**WORK INSTRUCTION**
Each line of the data below from the one holding "compound gates: 8 / 1.53" to the one holding "detailed placement |", inclusive, is to be reproduced exactly; no other line belongs in the answer.
::: INPUT MATERIAL
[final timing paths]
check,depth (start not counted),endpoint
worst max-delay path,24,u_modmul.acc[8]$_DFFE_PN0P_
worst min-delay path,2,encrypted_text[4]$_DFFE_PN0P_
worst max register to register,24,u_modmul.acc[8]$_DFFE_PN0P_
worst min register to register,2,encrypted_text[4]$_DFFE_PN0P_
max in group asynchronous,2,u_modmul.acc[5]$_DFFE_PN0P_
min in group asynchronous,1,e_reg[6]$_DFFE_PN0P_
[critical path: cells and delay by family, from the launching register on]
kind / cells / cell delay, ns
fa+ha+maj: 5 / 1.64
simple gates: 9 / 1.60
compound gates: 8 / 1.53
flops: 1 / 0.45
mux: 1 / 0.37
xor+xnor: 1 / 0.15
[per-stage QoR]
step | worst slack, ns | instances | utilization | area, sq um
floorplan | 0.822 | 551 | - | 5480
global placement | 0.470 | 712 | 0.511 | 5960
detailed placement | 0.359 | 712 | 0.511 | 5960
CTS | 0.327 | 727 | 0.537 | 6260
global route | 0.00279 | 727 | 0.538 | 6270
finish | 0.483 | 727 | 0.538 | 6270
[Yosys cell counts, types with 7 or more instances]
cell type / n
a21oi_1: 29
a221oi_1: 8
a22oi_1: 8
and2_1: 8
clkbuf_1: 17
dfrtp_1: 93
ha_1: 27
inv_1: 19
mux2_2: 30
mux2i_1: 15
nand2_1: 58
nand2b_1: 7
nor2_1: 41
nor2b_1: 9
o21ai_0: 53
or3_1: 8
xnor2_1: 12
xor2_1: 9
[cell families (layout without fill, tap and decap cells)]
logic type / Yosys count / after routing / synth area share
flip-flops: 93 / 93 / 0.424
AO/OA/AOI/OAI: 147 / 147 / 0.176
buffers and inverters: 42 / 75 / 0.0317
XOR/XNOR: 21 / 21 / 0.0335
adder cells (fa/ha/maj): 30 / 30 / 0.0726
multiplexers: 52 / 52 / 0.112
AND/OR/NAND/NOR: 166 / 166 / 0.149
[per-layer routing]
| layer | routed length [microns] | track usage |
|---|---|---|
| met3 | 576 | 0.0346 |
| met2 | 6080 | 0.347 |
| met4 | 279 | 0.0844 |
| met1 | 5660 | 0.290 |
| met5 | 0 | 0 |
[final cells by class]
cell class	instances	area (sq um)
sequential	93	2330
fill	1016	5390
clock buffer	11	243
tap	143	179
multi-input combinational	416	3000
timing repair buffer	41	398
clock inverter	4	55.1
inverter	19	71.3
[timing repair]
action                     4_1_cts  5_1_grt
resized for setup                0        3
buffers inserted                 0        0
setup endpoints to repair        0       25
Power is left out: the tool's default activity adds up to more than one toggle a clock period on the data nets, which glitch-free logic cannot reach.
::::::
**ANSWER SPACE**
compound gates: 8 / 1.53
flops: 1 / 0.45
mux: 1 / 0.37
xor+xnor: 1 / 0.15
[per-stage QoR]
step | worst slack, ns | instances | utilization | area, sq um
floorplan | 0.822 | 551 | - | 5480
global placement | 0.470 | 712 | 0.511 | 5960
detailed placement | 0.359 | 712 | 0.511 | 5960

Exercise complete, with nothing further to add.